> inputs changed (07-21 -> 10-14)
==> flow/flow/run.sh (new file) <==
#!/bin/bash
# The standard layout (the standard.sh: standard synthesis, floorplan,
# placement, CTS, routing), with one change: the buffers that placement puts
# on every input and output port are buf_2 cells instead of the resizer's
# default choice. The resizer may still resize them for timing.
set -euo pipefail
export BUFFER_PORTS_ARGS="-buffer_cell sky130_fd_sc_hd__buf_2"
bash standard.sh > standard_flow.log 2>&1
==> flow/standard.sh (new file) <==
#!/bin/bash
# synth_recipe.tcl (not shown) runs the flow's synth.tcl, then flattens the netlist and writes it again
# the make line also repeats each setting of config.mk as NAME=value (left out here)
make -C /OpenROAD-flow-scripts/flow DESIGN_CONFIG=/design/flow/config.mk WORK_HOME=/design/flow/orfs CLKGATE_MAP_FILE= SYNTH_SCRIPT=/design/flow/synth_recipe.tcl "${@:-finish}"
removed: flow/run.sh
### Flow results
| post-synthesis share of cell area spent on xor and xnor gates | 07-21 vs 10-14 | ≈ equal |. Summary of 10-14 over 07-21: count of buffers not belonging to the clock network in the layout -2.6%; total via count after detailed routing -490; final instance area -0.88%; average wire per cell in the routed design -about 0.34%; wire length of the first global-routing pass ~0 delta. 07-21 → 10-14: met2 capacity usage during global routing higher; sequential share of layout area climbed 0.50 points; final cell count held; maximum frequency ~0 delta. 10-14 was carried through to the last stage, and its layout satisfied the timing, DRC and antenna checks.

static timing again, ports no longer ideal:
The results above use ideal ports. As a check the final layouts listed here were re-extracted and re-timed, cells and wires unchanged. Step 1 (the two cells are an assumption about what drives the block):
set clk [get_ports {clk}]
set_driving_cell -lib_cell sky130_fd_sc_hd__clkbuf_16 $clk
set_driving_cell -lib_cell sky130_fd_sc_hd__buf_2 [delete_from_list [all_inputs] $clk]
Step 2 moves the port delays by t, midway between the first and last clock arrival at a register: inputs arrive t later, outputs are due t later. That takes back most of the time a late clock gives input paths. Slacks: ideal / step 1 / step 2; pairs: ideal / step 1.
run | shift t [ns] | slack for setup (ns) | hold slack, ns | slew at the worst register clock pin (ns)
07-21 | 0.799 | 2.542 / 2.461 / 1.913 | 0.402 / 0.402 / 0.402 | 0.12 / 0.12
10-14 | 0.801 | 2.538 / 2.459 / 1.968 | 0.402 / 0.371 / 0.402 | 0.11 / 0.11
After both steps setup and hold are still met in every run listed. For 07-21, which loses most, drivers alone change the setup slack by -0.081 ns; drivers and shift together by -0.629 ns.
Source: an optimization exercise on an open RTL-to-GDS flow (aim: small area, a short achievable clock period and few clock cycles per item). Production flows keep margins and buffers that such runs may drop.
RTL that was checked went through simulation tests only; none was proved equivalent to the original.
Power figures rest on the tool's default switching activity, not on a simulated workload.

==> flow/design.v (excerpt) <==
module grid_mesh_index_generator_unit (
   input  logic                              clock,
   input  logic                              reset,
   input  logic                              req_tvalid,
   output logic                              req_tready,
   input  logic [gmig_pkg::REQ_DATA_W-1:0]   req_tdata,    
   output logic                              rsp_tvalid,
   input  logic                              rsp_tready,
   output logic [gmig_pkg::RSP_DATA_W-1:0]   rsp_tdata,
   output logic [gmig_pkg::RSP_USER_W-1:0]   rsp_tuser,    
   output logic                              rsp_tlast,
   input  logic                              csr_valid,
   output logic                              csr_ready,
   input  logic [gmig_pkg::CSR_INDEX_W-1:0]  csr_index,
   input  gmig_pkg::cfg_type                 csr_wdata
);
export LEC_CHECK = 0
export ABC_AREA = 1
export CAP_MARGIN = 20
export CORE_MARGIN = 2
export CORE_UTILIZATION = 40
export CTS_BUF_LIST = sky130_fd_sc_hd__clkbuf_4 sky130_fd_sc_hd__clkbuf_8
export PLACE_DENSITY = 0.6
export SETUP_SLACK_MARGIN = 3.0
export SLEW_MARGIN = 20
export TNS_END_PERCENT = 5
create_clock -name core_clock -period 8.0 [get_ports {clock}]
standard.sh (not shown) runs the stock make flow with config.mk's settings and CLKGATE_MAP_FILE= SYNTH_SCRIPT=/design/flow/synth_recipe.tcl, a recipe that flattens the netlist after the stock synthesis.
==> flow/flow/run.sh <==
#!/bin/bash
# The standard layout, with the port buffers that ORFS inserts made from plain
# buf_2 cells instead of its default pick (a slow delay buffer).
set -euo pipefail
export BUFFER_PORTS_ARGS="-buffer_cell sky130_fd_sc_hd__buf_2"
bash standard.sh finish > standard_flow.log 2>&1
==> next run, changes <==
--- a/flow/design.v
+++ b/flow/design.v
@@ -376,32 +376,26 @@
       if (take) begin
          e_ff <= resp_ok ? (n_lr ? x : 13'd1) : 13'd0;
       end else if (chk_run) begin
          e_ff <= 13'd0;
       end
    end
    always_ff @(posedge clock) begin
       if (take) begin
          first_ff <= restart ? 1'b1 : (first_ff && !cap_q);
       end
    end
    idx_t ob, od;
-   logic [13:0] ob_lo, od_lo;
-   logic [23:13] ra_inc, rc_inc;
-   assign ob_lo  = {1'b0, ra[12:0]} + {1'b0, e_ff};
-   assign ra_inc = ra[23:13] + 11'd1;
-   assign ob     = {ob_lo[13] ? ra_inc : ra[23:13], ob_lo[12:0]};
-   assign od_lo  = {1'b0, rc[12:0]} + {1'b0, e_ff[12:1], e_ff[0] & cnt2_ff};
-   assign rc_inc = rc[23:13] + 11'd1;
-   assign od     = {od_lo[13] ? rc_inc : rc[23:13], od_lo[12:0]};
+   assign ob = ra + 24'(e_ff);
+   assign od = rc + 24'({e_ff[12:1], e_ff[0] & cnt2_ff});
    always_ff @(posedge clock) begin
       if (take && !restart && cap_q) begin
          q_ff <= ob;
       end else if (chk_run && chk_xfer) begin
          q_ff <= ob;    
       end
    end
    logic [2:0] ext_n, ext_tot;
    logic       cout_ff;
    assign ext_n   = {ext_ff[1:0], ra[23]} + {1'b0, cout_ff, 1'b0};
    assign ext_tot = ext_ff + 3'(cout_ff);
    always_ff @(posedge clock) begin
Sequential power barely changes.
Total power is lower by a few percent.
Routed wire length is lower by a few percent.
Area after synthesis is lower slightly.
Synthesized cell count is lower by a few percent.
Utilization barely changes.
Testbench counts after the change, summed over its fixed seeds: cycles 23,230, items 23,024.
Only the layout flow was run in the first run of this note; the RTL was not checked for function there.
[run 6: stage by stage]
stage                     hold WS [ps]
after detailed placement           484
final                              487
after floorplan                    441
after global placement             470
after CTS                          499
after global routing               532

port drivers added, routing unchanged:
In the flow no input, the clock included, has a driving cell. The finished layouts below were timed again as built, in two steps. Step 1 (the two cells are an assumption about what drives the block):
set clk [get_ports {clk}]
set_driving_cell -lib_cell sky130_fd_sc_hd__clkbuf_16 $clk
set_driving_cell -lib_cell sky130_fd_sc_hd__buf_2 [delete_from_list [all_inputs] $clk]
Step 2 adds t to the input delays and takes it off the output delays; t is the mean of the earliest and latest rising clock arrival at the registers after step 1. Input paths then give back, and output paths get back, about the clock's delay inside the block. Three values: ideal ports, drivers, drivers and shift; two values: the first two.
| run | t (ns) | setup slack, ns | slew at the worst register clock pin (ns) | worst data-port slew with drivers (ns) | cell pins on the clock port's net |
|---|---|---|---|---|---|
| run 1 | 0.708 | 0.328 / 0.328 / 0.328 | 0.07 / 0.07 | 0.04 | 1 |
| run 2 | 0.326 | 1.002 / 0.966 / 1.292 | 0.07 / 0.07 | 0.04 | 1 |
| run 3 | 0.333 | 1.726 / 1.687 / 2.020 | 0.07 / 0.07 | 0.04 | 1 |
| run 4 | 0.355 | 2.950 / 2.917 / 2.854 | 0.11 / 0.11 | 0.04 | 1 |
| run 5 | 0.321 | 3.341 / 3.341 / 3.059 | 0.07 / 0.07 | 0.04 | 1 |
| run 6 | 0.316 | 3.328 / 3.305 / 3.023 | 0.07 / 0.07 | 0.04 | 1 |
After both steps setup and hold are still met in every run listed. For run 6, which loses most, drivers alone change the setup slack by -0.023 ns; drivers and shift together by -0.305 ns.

◆ Task instructions
Would you please copy, word for word, everything above from the line containing "hold WS [ps]" down to the line containing "port drivers added, routing", those two lines included?

◆ Result of the task
stage                     hold WS [ps]
after detailed placement           484
final                              487
after floorplan                    441
after global placement             470
after CTS                          499
after global routing               532

port drivers added, routing unchanged:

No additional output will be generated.